🇮🇹 Italy · Family: Panino con Formaggio · Region: Urbino · Bread: pane
Ingredients
The panino con Casciotta d'Urbino is a Marche cheese sandwich whose whole character comes from a blend most table cheeses do not attempt: roughly three parts sheep's milk to one part cow's. That ratio is the point. The sheep's milk gives the Casciotta a soft, slightly sweet, faintly grassy body; the cow's milk rounds off the sharpness the sheep would carry alone, leaving a mild, supple, pale cheese that yields under a thumb and tastes gentle rather than assertive. It is a protected denomination from the hills around Urbino, and the sandwich is the simplest way to read it: one cheese, the right bread, and the discipline to add nothing that would speak over something this quiet.

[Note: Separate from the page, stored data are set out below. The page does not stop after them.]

**src/rtl/core/wpp_pkg.sv**
```systemverilog
`timescale 1ns / 1ps

package wpp_pkg;

	// payload widths
	localparam int REQ_W   = 2;
	localparam int POS_W   = 12;
	localparam int ANG_W   = 12;
	localparam int STEP_W  = 12;
	localparam int LIM_W   = 11;
	localparam int THR_W   = 11;
	localparam int CFG_IDX_W  = 2;
	localparam int CFG_DATA_W = 12;

	// default queue depth
	localparam int QUEUE_DEPTH_DEF = 8;

	// request codes
	localparam logic [REQ_W-1:0] REQ_GOTO = 2'd0;
	localparam logic [REQ_W-1:0] REQ_TICK = 2'd1;
	localparam logic [REQ_W-1:0] REQ_STOP = 2'd2;

	// register indexes
	localparam logic [CFG_IDX_W-1:0] REG_KEYPOINT_STEP    = 2'd0;
	localparam logic [CFG_IDX_W-1:0] REG_POSITION_LIMIT   = 2'd1;
	localparam logic [CFG_IDX_W-1:0] REG_ARRIVE_THRESHOLD = 2'd2;

	// register reset values
	localparam logic [STEP_W-1:0] STEP_RST = 12'd100;
	localparam logic [LIM_W-1:0]  LIM_RST  = 11'd1799;
	localparam logic [THR_W-1:0]  THR_RST  = 11'd10;

	// angle constants, tenths of a degree
	localparam logic [LIM_W-1:0] POS_MAX   = 11'd1799;
	localparam int               TURN      = 3600;
	localparam int               HALF_TURN = 1800;

	typedef logic signed [POS_W-1:0] pos_t;
	typedef logic [ANG_W-1:0]        ang_t;

	typedef enum logic [2:0] {
		ST_IDLE,
		ST_EVAL,
		ST_FILL,
		ST_RD_WAIT,
		ST_RD_LOAD,
		ST_RESULT
	} state_t;

	// controller to datapath
	typedef struct packed {
		logic accept;
		logic goto_init;
		logic tick_eval;
		logic stop;
		logic fill_step;
		logic fill_finish;
		logic rd_load;
		logic res_load;
	} dp_cmd_t;

	// datapath to controller
	typedef struct packed {
		logic [REQ_W-1:0] req_type;
		logic             fill_done;
		logic             tick_more;
	} dp_sts_t;

endpackage

```
**src/rtl/core/wpp_if.sv**
```systemverilog
`timescale 1ns / 1ps

// request channel
interface wpp_req_if import wpp_pkg::*; ();
	logic             valid;
	logic             ready;
	logic [REQ_W-1:0] req_type;
	pos_t             target_pos;
	ang_t             feedback_angle;

	modport source(output valid, req_type, target_pos, feedback_angle, input ready);
	modport sink(input valid, req_type, target_pos, feedback_angle, output ready);
endinterface

// result channel
interface wpp_res_if import wpp_pkg::*; ();
	logic valid;
	logic ready;
	logic cmd_valid;
	ang_t cmd_angle;
	logic arrived;
	logic busy_res;

	modport source(output valid, cmd_valid, cmd_angle, arrived, busy_res, input ready);
	modport sink(input valid, cmd_valid, cmd_angle, arrived, busy_res, output ready);
endinterface

// register write channel
interface wpp_cfg_if import wpp_pkg::*; ();
	logic                  valid;
	logic                  ready;
	logic [CFG_IDX_W-1:0]  index;
	logic [CFG_DATA_W-1:0] data;

	modport source(output valid, index, data, input ready);
	modport sink(input valid, index, data, output ready);
endinterface

```
**src/rtl/core/waypoint_position_planner_core.sv**
```systemverilog
`timescale 1ns / 1ps

// Waypoint planner for one axis. A goto item clamps its target to the
// position limit and builds a path of waypoints one keypoint step apart,
// through zero when the move changes side, keeping at most QUEUE_DEPTH of
// them; the first waypoint is issued as a single-turn angle. A tick item
// checks the feedback angle against the current waypoint and steps to the
// next one (or reports arrival) once the wrapped error is under the
// threshold. A stop item drops the active flag. Every item gives exactly
// one result. Items are handled one at a time. A goto walks its path in the
// fill state, one waypoint per cycle, since the queue has one write port,
// with one more fill step when the path runs through zero and the queue
// still has room there; a tick that moves on to a stored waypoint passes
// through a read wait and a read load state for one registered queue read.
// A pending result in the output register does not stop the next item from
// being taken, but that item waits for the register to empty before it
// finishes. Registers may be written at any time the block is idle; the
// register port is always ready.
module waypoint_position_planner_core import wpp_pkg::*; #(
	parameter int QUEUE_DEPTH = QUEUE_DEPTH_DEF
) (
	input  logic      clk,
	input  logic      arst_n,
	wpp_req_if.sink   req,
	wpp_res_if.source res,
	wpp_cfg_if.sink   cfg
);

	dp_cmd_t cmd;
	dp_sts_t sts;

	// sequencer
	wpp_ctrl u_ctrl (
		.clk       (clk),
		.arst_n    (arst_n),
		.in_valid  (req.valid),
		.in_ready  (req.ready),
		.out_valid (res.valid),
		.out_ready (res.ready),
		.cmd       (cmd),
		.sts       (sts)
	);

	// queue, position state and registers
	wpp_dp #(
		.QUEUE_DEPTH (QUEUE_DEPTH)
	) u_dp (
		.clk            (clk),
		.arst_n         (arst_n),
		.cmd            (cmd),
		.sts            (sts),
		.req_type       (req.req_type),
		.target_pos     (req.target_pos),
		.feedback_angle (req.feedback_angle),
		.cfg_valid      (cfg.valid),
		.cfg_ready      (cfg.ready),
		.cfg_index      (cfg.index),
		.cfg_data       (cfg.data),
		.cmd_valid      (res.cmd_valid),
		.cmd_angle      (res.cmd_angle),
		.arrived        (res.arrived),
		.busy_res       (res.busy_res)
	);

endmodule

```
**src/rtl/core/wpp_ctrl.sv**
```systemverilog
`timescale 1ns / 1ps

module wpp_ctrl import wpp_pkg::*; (
	input  logic    clk,
	input  logic    arst_n,
	input  logic    in_valid,
	output logic    in_ready,
	output logic    out_valid,
	input  logic    out_ready,
	output dp_cmd_t cmd,
	input  dp_sts_t sts
);

	state_t state_q, state_d;
	logic   out_valid_q;
	logic   slot_free;

	assign slot_free = !out_valid_q || out_ready;
	assign in_ready  = (state_q == ST_IDLE);
	assign out_valid = out_valid_q;

	// state register
	always_ff @(posedge clk or negedge arst_n) begin
		if (!arst_n) begin
			state_q <= ST_IDLE;
		end else begin
			state_q <= state_d;
		end
	end

	// next state
	always_comb begin
		state_d = state_q;
		case (state_q)
			ST_IDLE: begin
				if (in_valid) state_d = ST_EVAL;
			end
			ST_EVAL: begin
				case (sts.req_type)
					REQ_GOTO: state_d = ST_FILL;
					REQ_TICK: state_d = sts.tick_more ? ST_RD_WAIT : ST_RESULT;
					default:  state_d = ST_RESULT;
				endcase
			end
			ST_FILL: begin
				if (sts.fill_done) state_d = ST_RESULT;
			end
			ST_RD_WAIT: state_d = ST_RD_LOAD;
			ST_RD_LOAD: state_d = ST_RESULT;
			ST_RESULT: begin
				if (slot_free) state_d = ST_IDLE;
			end
			default: state_d = ST_IDLE;
		endcase
	end

	// commands to the datapath
	always_comb begin
		cmd = '0;
		case (state_q)
			ST_IDLE: cmd.accept = in_valid;
			ST_EVAL: begin
				case (sts.req_type)
					REQ_GOTO: cmd.goto_init = 1'b1;
					REQ_TICK: cmd.tick_eval = 1'b1;
					REQ_STOP: cmd.stop      = 1'b1;
					default:  cmd = '0;
				endcase
			end
			ST_FILL: begin
				if (sts.fill_done) cmd.fill_finish = 1'b1;
				else cmd.fill_step = 1'b1;
			end
			ST_RD_LOAD: cmd.rd_load  = 1'b1;
			ST_RESULT:  cmd.res_load = slot_free;
			default:    cmd = '0;
		endcase
	end

	// output valid holds until taken
	always_ff @(posedge clk or negedge arst_n) begin
		if (!arst_n) begin
			out_valid_q <= 1'b0;
		end else if (cmd.res_load) begin
			out_valid_q <= 1'b1;
		end else if (out_ready) begin
			out_valid_q <= 1'b0;
		end
	end

endmodule

```
**src/rtl/core/wpp_dp.sv**
```systemverilog
`timescale 1ns / 1ps

module wpp_dp import wpp_pkg::*; #(
	parameter int QUEUE_DEPTH = QUEUE_DEPTH_DEF
) (
	input  logic                  clk,
	input  logic                  arst_n,
	input  dp_cmd_t               cmd,
	output dp_sts_t               sts,
	input  logic [REQ_W-1:0]      req_type,
	input  pos_t                  target_pos,
	input  ang_t                  feedback_angle,
	input  logic                  cfg_valid,
	output logic                  cfg_ready,
	input  logic [CFG_IDX_W-1:0]  cfg_index,
	input  logic [CFG_DATA_W-1:0] cfg_data,
	output logic                  cmd_valid,
	output ang_t                  cmd_angle,
	output logic                  arrived,
	output logic                  busy_res
);

	localparam int AW = (QUEUE_DEPTH > 1) ? $clog2(QUEUE_DEPTH) : 1;
	localparam int CW = $clog2(QUEUE_DEPTH + 1);
	localparam logic [CW-1:0] DEPTH_C = CW'(QUEUE_DEPTH);

	// clamp to +/- lim
	function automatic pos_t clamp_pos(pos_t p, logic [LIM_W-1:0] lim);
		pos_t l;
		pos_t r;
		l = pos_t'({1'b0, lim});
		r = p;
		if (r > l) r = l;
		if (r < -l) r = -l;
		return r;
	endfunction

	// signed position to single-turn angle
	function automatic ang_t to_single(pos_t p);
		logic signed [POS_W:0] w;
		w = {p[POS_W-1], p};
		if (p < 0) w = w + (POS_W+1)'(TURN);
		return w[ANG_W-1:0];
	endfunction

	// registers
	logic [STEP_W-1:0] step_q;
	logic [LIM_W-1:0]  lim_q;
	logic [THR_W-1:0]  thr_q;

	logic [REQ_W-1:0] req_q;
	pos_t             tgt_q;
	ang_t             fb_q;

	pos_t mem [QUEUE_DEPTH];
	pos_t rd_data_q;

	logic [CW-1:0] fill_q;
	logic [CW-1:0] rdidx_q;
	pos_t          cur_q;
	pos_t          reached_q;
	logic          active_q;
	pos_t          p_q;
	pos_t          seg_to_q;
	pos_t          goal_q;
	logic          phase2_q;
	pos_t          first_q;
	logic          pend_cmd_q;
	logic          pend_arr_q;

	logic cmd_valid_q;
	ang_t cmd_angle_q;
	logic arrived_q;
	logic busy_q;

	// effective limit and clamped target
	logic [LIM_W-1:0] lim_eff;
	pos_t             tgt_clamp;
	logic             crossing;

	assign lim_eff   = (lim_q > POS_MAX) ? POS_MAX : lim_q;
	assign tgt_clamp = clamp_pos(tgt_q, lim_eff);
	assign crossing  = (reached_q > 0 && tgt_clamp < 0) || (reached_q < 0 && tgt_clamp > 0);

	// next waypoint of the current segment
	localparam int NW = POS_W + 2;
	logic [STEP_W-1:0]    step_eff;
	logic signed [NW-1:0] p_w, to_w, up_w, dn_w, nx_w;
	pos_t                 nx;
	logic                 seg_end;
	logic                 do_write;

	assign step_eff = (step_q == '0) ? STEP_W'(1) : step_q;
	assign p_w      = NW'(p_q);
	assign to_w     = NW'(seg_to_q);
	assign up_w     = p_w + $signed({2'b00, step_eff});
	assign dn_w     = p_w - $signed({2'b00, step_eff});

	always_comb begin
		if (seg_to_q < p_q) nx_w = (dn_w < to_w) ? to_w : dn_w;
		else nx_w = (up_w > to_w) ? to_w : up_w;
	end

	assign nx       = nx_w[POS_W-1:0];
	assign seg_end  = (p_q == seg_to_q);
	assign do_write = cmd.fill_step && !seg_end;

	// wrapped error against the current waypoint
	localparam int DW = ANG_W + 2;
	logic signed [DW-1:0] diff, diff_w;
	logic [DW-1:0]        err;
	logic                 reached;
	logic [CW-1:0]        rdidx_inc;

	assign diff = $signed({2'b00, fb_q}) - $signed({2'b00, to_single(cur_q)});

	always_comb begin
		diff_w = diff;
		if (diff > DW'(HALF_TURN)) diff_w = diff - DW'(TURN);
		else if (diff < -DW'(HALF_TURN)) diff_w = diff + DW'(TURN);
	end

	assign err       = (diff_w < 0) ? DW'(-diff_w) : DW'(diff_w);
	assign reached   = err < DW'(thr_q);
	assign rdidx_inc = rdidx_q + CW'(1);

	assign sts.req_type  = req_q;
	assign sts.fill_done = (fill_q == DEPTH_C) || (seg_end && !phase2_q);
	assign sts.tick_more = active_q && reached && (rdidx_inc < fill_q);

	// configuration registers
	assign cfg_ready = 1'b1;

	always_ff @(posedge clk or negedge arst_n) begin
		if (!arst_n) begin
			step_q <= STEP_RST;
			lim_q  <= LIM_RST;
			thr_q  <= THR_RST;
		end else if (cfg_valid) begin
			case (cfg_index)
				REG_KEYPOINT_STEP:    step_q <= cfg_data;
				REG_POSITION_LIMIT:   lim_q  <= cfg_data[LIM_W-1:0];
				REG_ARRIVE_THRESHOLD: thr_q  <= cfg_data[THR_W-1:0];
				default:              step_q <= step_q;
			endcase
		end
	end

	// item payload capture
	always_ff @(posedge clk) begin
		if (cmd.accept) begin
			req_q <= req_type;
			tgt_q <= target_pos;
			fb_q  <= feedback_angle;
		end
	end

	// waypoint queue
	always_ff @(posedge clk) begin
		if (do_write) mem[fill_q[AW-1:0]] <= nx;
		rd_data_q <= mem[rdidx_q[AW-1:0]];
	end

	// segment walker payload
	always_ff @(posedge clk) begin
		if (cmd.goto_init) begin
			goal_q   <= tgt_clamp;
			p_q      <= reached_q;
			seg_to_q <= crossing ? '0 : tgt_clamp;
		end else if (cmd.fill_step) begin
			if (!seg_end) begin
				p_q <= nx;
				if (fill_q == '0) first_q <= nx;
			end else begin
				seg_to_q <= goal_q;
			end
		end
	end

	// planner state
	always_ff @(posedge clk or negedge arst_n) begin
		if (!arst_n) begin
			fill_q     <= '0;
			rdidx_q    <= '0;
			cur_q      <= '0;
			reached_q  <= '0;
			active_q   <= 1'b0;
			phase2_q   <= 1'b0;
			pend_cmd_q <= 1'b0;
			pend_arr_q <= 1'b0;
		end else begin
			if (cmd.accept) begin
				pend_cmd_q <= 1'b0;
				pend_arr_q <= 1'b0;
			end
			if (cmd.goto_init) begin
				fill_q   <= '0;
				rdidx_q  <= '0;
				phase2_q <= crossing;
			end
			if (cmd.fill_step) begin
				if (!seg_end) fill_q <= fill_q + CW'(1);
				else phase2_q <= 1'b0;
			end
			if (cmd.fill_finish) begin
				active_q <= (fill_q != '0);
				if (fill_q != '0) begin
					cur_q      <= first_q;
					pend_cmd_q <= 1'b1;
				end
			end
			if (cmd.tick_eval) begin
				if (!active_q) begin
					pend_arr_q <= 1'b1;
				end else if (reached) begin
					reached_q <= cur_q;
					rdidx_q   <= rdidx_inc;
					if (rdidx_inc >= fill_q) begin
						active_q   <= 1'b0;
						pend_arr_q <= 1'b1;
					end
				end
			end
			if (cmd.stop) active_q <= 1'b0;
			if (cmd.rd_load) begin
				cur_q      <= rd_data_q;
				pend_cmd_q <= 1'b1;
			end
		end
	end

	// result register
	always_ff @(posedge clk) begin
		if (cmd.res_load) begin
			cmd_valid_q <= pend_cmd_q;
			cmd_angle_q <= pend_cmd_q ? to_single(clamp_pos(cur_q, lim_eff)) : '0;
			arrived_q   <= pend_arr_q;
			busy_q      <= active_q;
		end
	end

	assign cmd_valid = cmd_valid_q;
	assign cmd_angle = cmd_angle_q;
	assign arrived   = arrived_q;
	assign busy_res  = busy_q;

	// checks
	a_fill_bound: assert property (@(posedge clk) disable iff (!arst_n)
		fill_q <= DEPTH_C)
		else $error("queue fill count beyond depth");

	// a tick on an active planner always has a waypoint left
	a_active_index: assert property (@(posedge clk) disable iff (!arst_n)
		(cmd.tick_eval && active_q) |-> (rdidx_q < fill_q))
		else $error("active planner with no waypoint left");

	a_pend_excl: assert property (@(posedge clk) disable iff (!arst_n)
		!(pend_cmd_q && pend_arr_q))
		else $error("command and arrival pending together");

endmodule

```
**src/flat_wrapper.sv**
```systemverilog
// flat-port wrapper written by rule: the top's interface ports become plain ports
module waypoint_position_planner_core_flat import wpp_pkg::*;
#(
	parameter int QUEUE_DEPTH = QUEUE_DEPTH_DEF
)
  (clk, arst_n, req_valid, req_req_type, req_target_pos, req_feedback_angle, req_ready, res_valid, res_cmd_valid, res_cmd_angle, res_arrived, res_busy_res, res_ready, cfg_valid, cfg_index, cfg_data, cfg_ready);
  wpp_req_if req_i ();
  wpp_res_if res_i ();
  wpp_cfg_if cfg_i ();
  input  logic clk;
  input  logic arst_n;
  input wire logic [$bits(req_i.valid)-1:0] req_valid;
  input wire logic [$bits(req_i.req_type)-1:0] req_req_type;
  input wire logic [$bits(req_i.target_pos)-1:0] req_target_pos;
  input wire logic [$bits(req_i.feedback_angle)-1:0] req_feedback_angle;
  output wire logic [$bits(req_i.ready)-1:0] req_ready;
  output wire logic [$bits(res_i.valid)-1:0] res_valid;
  output wire logic [$bits(res_i.cmd_valid)-1:0] res_cmd_valid;
  output wire logic [$bits(res_i.cmd_angle)-1:0] res_cmd_angle;
  output wire logic [$bits(res_i.arrived)-1:0] res_arrived;
  output wire logic [$bits(res_i.busy_res)-1:0] res_busy_res;
  input wire logic [$bits(res_i.ready)-1:0] res_ready;
  input wire logic [$bits(cfg_i.valid)-1:0] cfg_valid;
  input wire logic [$bits(cfg_i.index)-1:0] cfg_index;
  input wire logic [$bits(cfg_i.data)-1:0] cfg_data;
  output wire logic [$bits(cfg_i.ready)-1:0] cfg_ready;
  assign req_i.valid = req_valid;
  assign req_i.req_type = req_req_type;
  assign req_i.target_pos = req_target_pos;
  assign req_i.feedback_angle = req_feedback_angle;
  assign req_ready = req_i.ready;
  assign res_valid = res_i.valid;
  assign res_cmd_valid = res_i.cmd_valid;
  assign res_cmd_angle = res_i.cmd_angle;
  assign res_arrived = res_i.arrived;
  assign res_busy_res = res_i.busy_res;
  assign res_i.ready = res_ready;
  assign cfg_i.valid = cfg_valid;
  assign cfg_i.index = cfg_index;
  assign cfg_i.data = cfg_data;
  assign cfg_ready = cfg_i.ready;
  waypoint_position_planner_core #(.QUEUE_DEPTH(QUEUE_DEPTH)) u_core (.clk(clk), .arst_n(arst_n), .req(req_i), .res(res_i), .cfg(cfg_i));
endmodule
```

The craft is matching a mild, yielding cheese to a bread that will not bully it. Casciotta is young and soft, so it is sliced thick rather than shaved, because a translucent shaving of a delicate cheese disappears entirely and the point is to taste it in a clear layer. The bread is plain and not too strongly crusted, often a piece of the local pane, since an aggressive sourdough or a heavily salted loaf would flatten the cheese's faint sweetness. Almost nothing is added: at most a thread of oil or a little soft bread to carry it, never a sharp pickle or a strong cured meat that would turn the Casciotta into a background note. It is eaten at cool room temperature, where the cheese reads softest and the sheep's-milk sweetness is most legible.
The variations are gentle and mostly about pairing rather than altering the cheese. There is the plain build of nothing but bread and a thick slice; there is the version met with fresh fava beans or a little honey, the sweet against the mild working the way it does across the Italian cheese counter. Other Marche and central-Italian sheep and mixed-milk cheeses follow their own logic and their own pairings, and each of those deserves its own article rather than being crowded in here.